AzureKinectはボーンが取れる範囲は狭い上に体が物に遮蔽されると誤認識するため、部屋に置いて定点撮影ということが不可能だったので、ほぼワンアクションごとにAzureKinectの位置を変えて何度も撮り直し、後でできるだけうまくつながるように合成しました。
モーションキャプチャデータの録画はUnityとAzureKinectをつなげてJSONデータを吐き出すようにしました。

PointCloudに筋肉実装でボーンを埋め込む

AzureKinectで取得したモーションキャプチャのデータですが、PointCloudのデータにモーションキャプチャをつける方法がわからず、ググってもわからなかったので試行錯誤の結果、PointCloudのデータをMeshLabで開いて同ソフトの機能でPointCloudのデータをテキストデータで書き出した後、BlenderのPhythonを使って書き出したテキストデータから頂点データと色情報を元に頂点の座標と色を反映させたスフィアデータを頂点分生成、それを一つのメッシュにしてボーンを埋め込みfbxに保存し、そのデータをUnity上でモーションキャプチャで動かすという筋肉実装で実現させました。

ハプティクス振動

部屋が浮かび上がる中央のテーブルには以前から興味がある技術であるハプティクス振動を取り込みました。
ハプティクス振動とは一番身近なところではゲームのコントローラやiPhoneなどに採用されている、画面内の操作に対してのフィードバックを振動で返す技術です。
ゲームで言うとレースで泥道を走っていく感触や、iPhoneではボタンを物理的に押し下げていないのに押し下げたかのような感触を振動によって擬似的に再現させるのに使われています。
この作品では中央のテーブルに触れていると小人が歩き回るたびにズシズシとテーブルから振動が伝わって小人の存在感が伝わってくるような使い方にしました。
振動の再現はADTEDSの触感デバイス体感モジュール (2ch/ステレオ)を使いました。
触感デバイス体感モジュールという名前ですが、振動スピーカーなのでPCからのAudioOutだけで動かすことができるお手軽なモジュールです(今は販売終了して後継のモジュールが出ているようです)。
振動の元データは小人の動きに合わせて、キーボードを打ったり電子レンジを開閉したりして後から録音したものです。

安心して体験してもらうには?

今回の展示で使おうとしているハプティクス振動は手で触れないとまったくわからない技術です。
コロナが落ち着いているとはいえまだまだ油断のならない中で安心してかつ、楽しくVRを楽しんでもらうためにどうしたらいいのか。
そして楽しくもない消毒というアクションをいちいちお願いしたりするのはなんとか避けたい。

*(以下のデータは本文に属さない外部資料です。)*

### config.mk
export PLATFORM = sky130hd
export DESIGN_NAME = seq_mant_mul
export DESIGN_NICKNAME = d
export VERILOG_FILES = /design/src/rtl/seq_mant_mul.sv
export SDC_FILE = /design/constraint.sdc
export NUM_CORES = 1
export LEC_CHECK = 0
export CAP_MARGIN = 5
export CORE_MARGIN = 8
export CORE_UTILIZATION = 39
export CTS_CLUSTER_DIAMETER = 120
export CTS_CLUSTER_SIZE = 20
export DETAILED_ROUTE_END_ITERATION = 8
export HOLD_SLACK_MARGIN = 0.08
export SETUP_SLACK_MARGIN = 0.3
export SYNTH_ARGS = -nofsm -noshare
export SYNTH_HDL_FRONTEND = slang
export SYNTH_SLANG_ARGS = --single-unit
export TNS_END_PERCENT = 1
### constraint.sdc
create_clock -name clk -period 2.9 [get_ports clk]
set_input_delay 0.58 -clock clk [delete_from_list [all_inputs] [get_ports clk]]
set_output_delay 0.58 -clock clk [all_outputs]
set_load 0.01 [all_outputs]
File: src/rtl/encoder_tx_fsm.sv
// 64b/66b PCS transmit sequencer: enforces legal block ordering and
// substitutes error blocks, with a saturating count of error insertions.
module encoder_tx_fsm #(
  parameter int LEN_CODED_BLOCK = 66,
  parameter int LEN_TX_TYPE     = 4,
  parameter int LEN_ERR_COUNT   = 16
) (
  input  logic                       i_clock,
  input  logic                       i_reset,
  input  logic                       i_enable,
  input  logic [LEN_TX_TYPE-1:0]     i_tx_type,
  input  logic [LEN_CODED_BLOCK-1:0] i_tx_coded,
  input  logic                       i_clear_count,
  output logic [LEN_CODED_BLOCK-1:0] o_tx_coded,
  output logic                       o_valid,
  output logic [2:0]                 o_state,
  output logic [LEN_ERR_COUNT-1:0]   o_error_count
);

  localparam logic [LEN_CODED_BLOCK-1:0] EBLOCK_T = {2'b10, 8'h1E, {8{7'h1E}}};
  localparam logic [LEN_CODED_BLOCK-1:0] LBLOCK_T = {2'b10, 8'h4B, 24'h000001, 4'h0, 28'h0};
  localparam logic [LEN_ERR_COUNT-1:0]   CNT_ONE  = {{(LEN_ERR_COUNT-1){1'b0}}, 1'b1};

  typedef enum logic [2:0] {
    TX_INIT = 3'd0,
    TX_C    = 3'd1,
    TX_D    = 3'd2,
    TX_T    = 3'd3,
    TX_E    = 3'd4
  } state_t;

  typedef enum logic [2:0] {
    CL_D, CL_S, CL_C, CL_T, CL_E
  } class_t;

  state_t                     state_q, state_d, next_state;
  class_t                     blk_class;
  logic [LEN_CODED_BLOCK-1:0] coded_q, coded_d;
  logic                       valid_q, valid_d;
  logic [LEN_ERR_COUNT-1:0]   count_q, count_d;
  logic                       err_inc;

  function automatic logic [LEN_ERR_COUNT-1:0] sat_inc(input logic [LEN_ERR_COUNT-1:0] v);
    return (&v) ? v : v + CNT_ONE;
  endfunction

  // Anything other than exactly one class bit is treated as invalid.
  always_comb begin
    blk_class = CL_E;
    case (i_tx_type)
      4'b1000: blk_class = CL_D;
      4'b0100: blk_class = CL_S;
      4'b0010: blk_class = CL_C;
      4'b0001: blk_class = CL_T;
      default: blk_class = CL_E;
    endcase
  end

  always_comb begin
    next_state = TX_E;
    case (state_q)
      TX_INIT, TX_C, TX_T: begin
        if (blk_class == CL_C)      next_state = TX_C;
        else if (blk_class == CL_S) next_state = TX_D;
      end
      TX_D: begin
        if (blk_class == CL_D)      next_state = TX_D;
        else if (blk_class == CL_T) next_state = TX_T;
      end
      TX_E: begin
        if (blk_class == CL_D)      next_state = TX_D;
        else if (blk_class == CL_C) next_state = TX_C;
        else if (blk_class == CL_T) next_state = TX_T;
      end
      default: next_state = TX_E;
    endcase
  end

  always_comb begin
    state_d = state_q;
    coded_d = coded_q;
    valid_d = 1'b0;
    count_d = count_q;
    err_inc = i_enable && (next_state == TX_E);

    if (i_enable) begin
      state_d = next_state;
      coded_d = (next_state == TX_E) ? EBLOCK_T : i_tx_coded;
      valid_d = 1'b1;
    end

    // A clear coinciding with an insertion still records that insertion.
    if (i_clear_count)
      count_d = err_inc ? CNT_ONE : '0;
    else if (err_inc)
      count_d = sat_inc(count_q);
  end

  always_ff @(posedge i_clock) begin
    if (!i_reset) begin
      state_q <= TX_INIT;
      coded_q <= LBLOCK_T;
      valid_q <= 1'b0;
      count_q <= '0;
    end else begin
      state_q <= state_d;
      coded_q <= coded_d;
      valid_q <= valid_d;
      count_q <= count_d;
    end
  end

  assign o_tx_coded    = coded_q;
  assign o_valid       = valid_q;
  assign o_state       = state_q;
  assign o_error_count = count_q;

endmodule
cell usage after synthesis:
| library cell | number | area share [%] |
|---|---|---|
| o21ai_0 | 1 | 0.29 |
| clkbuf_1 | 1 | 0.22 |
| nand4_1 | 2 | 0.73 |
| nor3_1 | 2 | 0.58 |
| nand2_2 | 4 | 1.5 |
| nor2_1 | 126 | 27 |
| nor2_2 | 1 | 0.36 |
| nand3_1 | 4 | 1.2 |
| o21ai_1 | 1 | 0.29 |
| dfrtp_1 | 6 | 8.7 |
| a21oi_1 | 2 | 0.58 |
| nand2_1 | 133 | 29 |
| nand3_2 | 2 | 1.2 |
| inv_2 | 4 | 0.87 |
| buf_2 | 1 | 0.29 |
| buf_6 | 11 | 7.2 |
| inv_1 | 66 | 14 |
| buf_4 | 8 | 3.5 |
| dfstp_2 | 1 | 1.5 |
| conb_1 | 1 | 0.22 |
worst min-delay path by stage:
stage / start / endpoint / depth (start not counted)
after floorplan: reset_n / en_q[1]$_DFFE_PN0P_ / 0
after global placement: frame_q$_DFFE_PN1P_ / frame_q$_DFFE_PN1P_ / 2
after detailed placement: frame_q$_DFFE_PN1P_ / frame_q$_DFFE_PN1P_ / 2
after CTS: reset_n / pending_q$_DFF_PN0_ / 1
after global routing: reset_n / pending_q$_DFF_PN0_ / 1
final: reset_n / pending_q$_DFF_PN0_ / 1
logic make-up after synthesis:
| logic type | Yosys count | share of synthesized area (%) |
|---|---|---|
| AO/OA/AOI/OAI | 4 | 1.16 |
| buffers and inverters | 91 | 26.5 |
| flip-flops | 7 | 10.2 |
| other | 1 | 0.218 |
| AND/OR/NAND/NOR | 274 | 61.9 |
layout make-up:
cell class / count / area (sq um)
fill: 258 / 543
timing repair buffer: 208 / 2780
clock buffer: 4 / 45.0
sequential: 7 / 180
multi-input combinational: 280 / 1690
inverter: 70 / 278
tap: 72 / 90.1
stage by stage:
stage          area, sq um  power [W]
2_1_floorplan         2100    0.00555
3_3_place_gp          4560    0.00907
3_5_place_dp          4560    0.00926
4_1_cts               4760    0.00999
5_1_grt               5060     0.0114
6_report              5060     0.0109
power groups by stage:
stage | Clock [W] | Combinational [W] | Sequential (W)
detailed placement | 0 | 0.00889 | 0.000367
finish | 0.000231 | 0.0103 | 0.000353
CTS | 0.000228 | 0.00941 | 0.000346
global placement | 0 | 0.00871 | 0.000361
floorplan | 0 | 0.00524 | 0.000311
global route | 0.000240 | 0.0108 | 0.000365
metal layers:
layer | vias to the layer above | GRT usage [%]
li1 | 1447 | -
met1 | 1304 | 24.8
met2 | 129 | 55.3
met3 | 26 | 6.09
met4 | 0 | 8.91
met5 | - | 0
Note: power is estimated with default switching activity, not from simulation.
### config.mk
export PLATFORM = sky130hd
export DESIGN_NAME = sseg_mux_n
export DESIGN_NICKNAME = d
export VERILOG_FILES = /design/src/rtl/sseg_pkg.sv /design/src/rtl/sseg_next_idx.sv /design/src/rtl/sseg_mux_n.sv
export SDC_FILE = /design/constraint.sdc
export NUM_CORES = 1
export LEC_CHECK = 0
export CORE_UTILIZATION = 58
export CTS_CLUSTER_SIZE = 10
export DETAILED_ROUTE_END_ITERATION = 10
export PLACE_DENSITY = 0.81
export SYNTH_ARGS = -nofsm -noshare
export SYNTH_HDL_FRONTEND = slang
export SYNTH_SLANG_ARGS = --single-unit
export TNS_END_PERCENT = 20
### constraint.sdc
create_clock -name clk -period 4.13 [get_ports clk]
set_clock_uncertainty 0.2 [all_clocks]
set_input_delay 0.6195 -clock clk [delete_from_list [all_inputs] [get_ports clk]]
set_output_delay 0.6195 -clock clk [all_outputs]
set_load 0.01 [all_outputs]
### src/rtl/sseg_pkg.sv
// Shared types, constants and the priority-search helper for the N-digit
// seven-segment scan driver.
package sseg_pkg;

  localparam int MAX_DIGITS = 16;
  localparam int IDX_W      = 4;
  localparam logic [7:0] SSEG_BLANK = 8'hFF;

  typedef struct packed {
    logic             found;
    logic [IDX_W-1:0] index;
  } idx_hit_t;

  // Lowest set bit strictly above idx among the first n bits of mask.
  function automatic idx_hit_t first_set_above(input logic [MAX_DIGITS-1:0] mask,
                                               input logic [IDX_W-1:0]      idx,
                                               input int                    n);
    idx_hit_t hit;
    hit = '0;
    for (int k = MAX_DIGITS - 1; k >= 0; k--) begin
      if (k < n && k > int'(idx) && mask[k]) begin
        hit.found = 1'b1;
        hit.index = IDX_W'(k);
      end
    end
    return hit;
  endfunction

endpackage

### src/rtl/sseg_next_idx.sv
// Combinational priority finder: next enabled digit above cur_idx, or the
// first enabled digit from 0 when FROM_ZERO is set.
module sseg_next_idx
  import sseg_pkg::*;
#(
  parameter int N_DIGITS  = 4,
  parameter bit FROM_ZERO = 1'b0
) (
  input  logic [N_DIGITS-1:0] i_mask,
  input  logic [IDX_W-1:0]    i_cur_idx,
  output logic                o_found,
  output logic [IDX_W-1:0]    o_idx
);

  logic [MAX_DIGITS-1:0] w_mask16;
  idx_hit_t              w_hit;

  // NOTE: every combinational output gets a default first so no path infers a latch.
  always_comb begin
    w_mask16 = MAX_DIGITS'(i_mask);
    w_hit    = first_set_above(w_mask16, FROM_ZERO ? '0 : i_cur_idx, N_DIGITS);
    if (FROM_ZERO && i_mask[0]) begin
      w_hit.found = 1'b1;
      w_hit.index = '0;
    end
  end

  assign o_found = w_hit.found;
  assign o_idx   = w_hit.index;

endmodule

### src/rtl/sseg_mux_n.sv
// N-digit seven-segment scan driver: masked scan order, blank guard time,
// PWM brightness and per-frame snapshots of the display data.
module sseg_mux_n
  import sseg_pkg::*;
#(
  parameter int N_DIGITS  = 4,
  parameter int DWELL     = 65536,
  parameter int BLANK_CYC = 256
) (
  input  logic                  clk,
  input  logic                  reset,
  input  logic [8*N_DIGITS-1:0] digits_in,
  input  logic [N_DIGITS-1:0]   digit_mask,
  input  logic [3:0]            brightness,
  output logic [7:0]            sseg,
  output logic [N_DIGITS-1:0]   an,
  output logic                  frame_start
);

  localparam int SLOT_W = (DWELL > 2) ? $clog2(DWELL) : 1;
  localparam logic [SLOT_W-1:0] LAST_SLOT  = SLOT_W'(DWELL - 1);
  localparam logic [SLOT_W-1:0] BLANK_END  = SLOT_W'(BLANK_CYC);
  localparam logic [3:0]        PWM_LAST   = 4'd14;

  logic [SLOT_W-1:0]     r_slot_cnt;
  logic [3:0]            r_pwm;
  logic [3:0]            r_bright_q;
  logic [IDX_W-1:0]      r_idx;
  logic [N_DIGITS-1:0]   r_mask_q;
  logic [8*N_DIGITS-1:0] r_digits_q;
  logic                  r_load_pending;
  logic                  r_snap_pend;
  logic [7:0]            r_sseg;
  logic [N_DIGITS-1:0]   r_an;
  logic                  r_frame_start;

  logic                  w_slot_end;
  logic                  w_lit;
  logic [7:0]            w_seg;
  logic [N_DIGITS-1:0]   w_an_lit;
  logic [MAX_DIGITS-1:0] w_mask16;
  logic                  w_above_found;
  logic [IDX_W-1:0]      w_above_idx;
  logic                  w_first_found;
  logic [IDX_W-1:0]      w_first_idx;
  logic [IDX_W-1:0]      w_wrap_idx;

  sseg_next_idx #(.N_DIGITS(N_DIGITS), .FROM_ZERO(1'b0)) u_above (
    .i_mask    (r_mask_q),
    .i_cur_idx (r_idx),
    .o_found   (w_above_found),
    .o_idx     (w_above_idx)
  );

  sseg_next_idx #(.N_DIGITS(N_DIGITS), .FROM_ZERO(1'b1)) u_first (
    .i_mask    (digit_mask),
    .i_cur_idx (r_idx),
    .o_found   (w_first_found),
    .o_idx     (w_first_idx)
  );

  always_comb begin
    w_mask16   = MAX_DIGITS'(r_mask_q);
    w_slot_end = (r_slot_cnt == LAST_SLOT);
    w_lit      = (r_slot_cnt >= BLANK_END) && (r_pwm < r_bright_q) && w_mask16[r_idx];
    w_an_lit   = ~(N_DIGITS'(1) << r_idx);
    w_wrap_idx = w_first_found ? w_first_idx : '0;
    w_seg      = SSEG_BLANK;
    for (int k = 0; k < N_DIGITS; k++) begin
      if (r_idx == IDX_W'(k)) w_seg = r_digits_q[8*k +: 8];
    end
  end

  // NOTE: the snapshot registers are reset too, so the first frame never shows stale data.
  always_ff @(posedge clk or posedge reset) begin
    if (reset) begin
      r_slot_cnt     <= '0;
      r_pwm          <= '0;
      r_bright_q     <= '0;
      r_idx          <= '0;
      r_mask_q       <= '0;
      r_digits_q     <= {N_DIGITS{SSEG_BLANK}};
      r_load_pending <= 1'b1;
      r_snap_pend    <= 1'b0;
      r_sseg         <= SSEG_BLANK;
      r_an           <= '1;
      r_frame_start  <= 1'b0;
    end else begin
      // NOTE: non-blocking assignments so every flop sees the pre-edge state.
      r_slot_cnt    <= w_slot_end ? '0 : r_slot_cnt + 1'b1;
      r_pwm         <= (r_pwm == PWM_LAST) ? '0 : r_pwm + 1'b1;
      r_sseg        <= w_lit ? w_seg : SSEG_BLANK;
      r_an          <= w_lit ? w_an_lit : '1;
      r_frame_start <= r_load_pending | r_snap_pend;
      r_snap_pend   <= 1'b0;
      if (r_slot_cnt == '0) r_bright_q <= brightness;

      if (r_load_pending) begin
        r_load_pending <= 1'b0;
        r_digits_q     <= digits_in;
        r_mask_q       <= digit_mask;
        r_idx          <= w_wrap_idx;
      end else if (w_slot_end) begin
        if (w_above_found) begin
          r_idx <= w_above_idx;
        end else begin
          // Frame wrap: latch a fresh, tear-free copy of the display data.
          r_digits_q  <= digits_in;
          r_mask_q    <= digit_mask;
          r_idx       <= w_wrap_idx;
          r_snap_pend <= 1'b1;
        end
      end
    end
  end

  assign sseg        = r_sseg;
  assign an          = r_an;
  assign frame_start = r_frame_start;

endmodule

==> results.ini <==
[setup_path]
worstSetupPathType=register to register
crit_required_ps=4160
cp-end-kind=register
reg2regPathDepth=6
r2r_slack_ps=1480
r2r_start=r_slot_cnt[0]
worstReg2RegEnd=r_mask_q[3]
crit_arrival_ps=2690
start_kind=register
path_max_fanout=36

[outcome]
status=complete, no violations

[cells_and_area]
num_antenna_cells=0
syn_to_final_growth_pct=22.43
drive_above_1_share_pct=40.37
final_common_cell=clkdlybuf4s50_1
mostFrequentLayoutCells=clkdlybuf4s50_1, dfstp_2, dfrtp_1
finalNonFillerCells=397
final_cell_area_mm2=0.004412
nets=364
fin_util_pct=74.08

[drt]
vias_per_cell=5.625
drt-total-wl_um=6912
vias=2233
drt_first_pass_iters=4
wl_per_cell_um=17.41
drc=0
ant_nets=0
drt_iter0_drc=121

[clocking]
clock-sinks=77
cts_buffers=9
clockBufferDepth=2
ctsResizeCount=0
path_clk_slew_ps=80
cts_tree=done
root_buffer=clkbuf_8
clk_latency_ps=350
cts.htree.levels=3
postCtsSetupRepairBufs=0
ctsHoldBuffers=0

[floorplan]
die_w_um=80.82
start_util_pct=60.50
num_io_pins=55
rows=28
die_y_um=80.82
core_mm2=0.005956
die_area_mm2=0.006532

[min_path]
hold_path_class=register to register
hold_end=frame_start
hp-start=r_snap_pend
hold_path_depth=1

[synth]
yosys.area.top_type=dfstp_2
synthCells=260
ys.flop_type=dfstp_2
synth_area_mm2=0.003603
seq_area_frac_synth_pct=55.03
ys_ff_latch=77
syn-num-nets=307
synth_cell_types=41
synth_top_area_share_pct=32.81
synth_area_leaders=dfstp_2, dfrtp_1, mux2_4, mux4_2, mux2_2
ys_warn_count=0
ys_async_sr_fraction_pct=100.0
syn_avg_cell_area_um2=13.86
synth_edf_count=0

[timing]
timing.final.crit_period_ps=2655
hold_viol=0
drv_slew=0
tightest_slew_ps=918.0
fin_tns_setup_ps=0
rsz0062_at_grt=no
holdWs_ps=247.3
finalCritPeriodShare_pct=64.28
relSlewSlack_pct=38.53
finalSetupViolCount=0
max_freq_mhz=376.7

[grt]
grt_pass1_vias=2281
grt_pass1_wl_um=11530
antenna_found_initial=0
grt.total_usage_pct=24.18
grt.overflow.total=0
grt_max_degree=37

[place]
place_hpwl_um=4591
place_area_mm2=0.004197
place.gp.congestion=0.7995
dpl.cell_count=381
port_buffers=54

[power_and_ir_drop]
leakagePower_nw=1.866
ir_drop_mv=0.2268
cellPowerDensity_mw_per_mm2=376.3

[job]
maxCapViolations=0

kinds of logic after synthesis:
logic type      synth area share, %
compound gates                3.958
xor+xnor                      3.160
fa+ha+maj                     1.736
buf+inv                       3.021
flops                         55.03
mux                           21.39
other cells                  0.1041
simple gates                  11.60
state kept, by name, summed over array words and instances (netlist names):
signal and cells:
r_digits_q 32, r_slot_cnt 16, sseg 8, an 4
r_bright_q 4, r_mask_q 4, r_pwm 4, r_idx 2
frame_start 1, r_load_pending 1, r_snap_pend 1
power by group:
group	leakage [nW]	switching, mW	internal [mW]	total, mW
clock	0.108	0.290	0.318	0.608
sequential	0.876	0.0446	0.819	0.864
combinational	0.882	0.0590	0.129	0.188
worst max path at each step:
stage / slack (ps) / end / start
floorplan: 1420 / frame_start / reset
finish: 1480 / r_mask_q[3] / r_slot_cnt[0]
CTS: 1470 / r_mask_q[3] / r_slot_cnt[0]
detailed placement: 1490 / r_mask_q[3] / r_slot_cnt[0]
global route: 1310 / r_mask_q[1] / r_slot_cnt[0]
global placement: 1540 / r_mask_q[3] / r_slot_cnt[0]
stage by stage:
step           setup WS, ps  power (mW)
4_1_cts                1474       1.672
6_report               1475       1.660
5_1_grt                1310       1.720
2_1_floorplan          1418      0.9921
3_3_place_gp           1538       1.054
3_5_place_dp           1491       1.063
layer usage:
metal	track usage [%]	share of wire, %	up-vias
met5	0	0	-
met1	31.65	45	1118
li1	-	-	1036
met4	11.43	2.3	0
met3	4.157	3.4	13
met2	39.24	50	66
synthesized netlist by cell type (all sizes together), types with 4 or more instances:
master,count
clkbuf,8
nor4b,4
mux2,39
xnor2,7
mux4,9
nand2,11
nand4,5
or3,4
nor2,12
inv,12
ha,5
nand3,7
o21ai,7
or2,11
dfstp,45
dfrtp,32
xor2,6
critical path, stage by stage, from the launching register on:
cell and delay, ps:
dfrtp_1 440, ha_1 240, nand4_1 150, nor4_4 670, a31oi_4 140, buf_4 350, mux2_2 340
area by class of cell:
type,count,area [um2]
Sequential cell,77,1983
Fill cell,398,1544
Multi-Input combinational cell,160,1511
Timing Repair Buffer,57,563.0
Clock buffer,10,148.9
Tap cell,75,93.84
Clock inverter,6,66.31
Inverter,12,45.04
(Power assumes the default switching activity.)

そこで現実の世界とVR上の同じ場所に消毒液を置いて手指消毒をするという体験を組み込むことにしました。
しかし問題はOculus Questで現実の世界の物とVRの世界の物の位置を合致させる方法です。
そもそもOculus Questは一人で遊ぶ事に特化されて設計され、HTC VIVEのように外部センサーがあってVRの世界と現実の世界を一致させることができる仕様ではなく、起動するたびに相対的にVRの世界の中心位置が変わってしまうお手軽仕様のVRゴーグルです。
調べてもVR世界の中央位置を固定できるこれといった方法は見当たらず、やり方としてはOculus Questにはじめから付いているコントローラを使って位置決めをするというもので、多分その方法以外ないと採用しました。
※実装したのは展示の二日前だったので試行錯誤する暇なく…

左コントローラの中心はXボタンを通る

消毒液の中央とコントローラの中央を一直線上に合わせてコントローラと消毒液を両面テープでガチガチに固定し、消毒液のコントローラのZ軸とXY位置を世界の中央としてステージ全体を移動させるようにしました。
また、中央のテーブルは丸型で方向性は必要無いので高さ固定でXY位置をもう片方のコントローラのボタンを押した場所に移動するようにしました。
これでほぼほぼ位置を合わせることに成功しました。

ずれないように両面テープでガチガチに止める

タッチエリアは増やし放題

このVRは『体験者が消毒液を使った』アクションと『中央のテーブルに触った』というアクションがキーになって進んでいきますが、
消毒液や中央テーブルにはセンサーなどは仕込まず、Unity上にColliderを置いて、そのエリアにVRの手が触れたという事で判定をしていました。
そのためタッチエリアは増やし放題で、センサーの調整もいらず設営も簡単でした。

OculusQuestは展示コンテンツ用に向かない

実装していてOculu Questは展示用コンテンツを作るのには向いていない、使うならば用途を限定した使い方が良いという印象を受けました。
今回体験者にはコントローラを使わずに自身の手でハンドドラッキングを使ってVR世界のオブジェクトに触れていってもらいましたが、手である一定のジェスチャーをすると起動しているアプリを終了させることができてしまう機能を塞ぐことができませんでした。
また、音量ボタンや電源ボタンを無効にする方法もなかったような気がします(調べてない)。
そして直射日光に思った以上に弱く、またミラーがあるとこれまた弱い。
どちらも自分の部屋にあってそこまで問題にならなかったのですが、会場で動かしてみると激しくトラッキングに影響を与えて頭の動きにVRの視界がついて来なくなり、目眩のような状態になってしまう現象が何度も発生しました。

リモートワーク楽しんでんじゃん

一人暮らしの寂しい様子を見てもらえれば、ささやかでも共感してもらえるのではないかと思っていたのですが、実際作ってみると小人という表現や少しフレームレートが落ちている動きが寂しいというより、割と楽しそうにに見えてしまったのが大きな誤算でした。

リモートワーク割と楽しんでんじゃん。
そんな印象。

制作途中から薄々感じていた事をみんなそう感じるんだと。

演出として部屋にゴミを散らして汚くすれば良いのではと少し考えたのですが、それでは嘘になってしまうのではないかと思いとどまり、またもっとリアルに10分以上もベッドに寝ていたりしたら、家の中でやることがないという雰囲気を出せると思ったのですが、VRの体験として重いゴーグルを頭につけたまま飽きさせるような事をしたくなかったので、ほぼ30秒から2分ごとに次のアクションをし始めるようにしてしまったので、更に生き生きした印象になってしまいました。

最後に

毎年クオリティが上がっていくHOMEWORKS運営の伊藤さん、大西さん、佐々木さんお声がけしていただきありがとうございます!
今回もとても良い経験ができました。
他の出展者さんとお話もできて作品もとても面白かったです。

それから隣のブースの河本さんには、自分以外で初めてこのVR体験してもらい、自分の作品をどう説明していけば良いか的確にアドバイスして頂きとても助かりました!


展示を通して一年ぶりにたくさんの人と話せてよかったです。
長期間人間と話をしていないと言葉が出てこなくなるとわかりました。

作品は微妙に意図と違う伝りかたになってしまいましたが、楽しめるコンテンツになったのでそれはそれで良かったと思っています。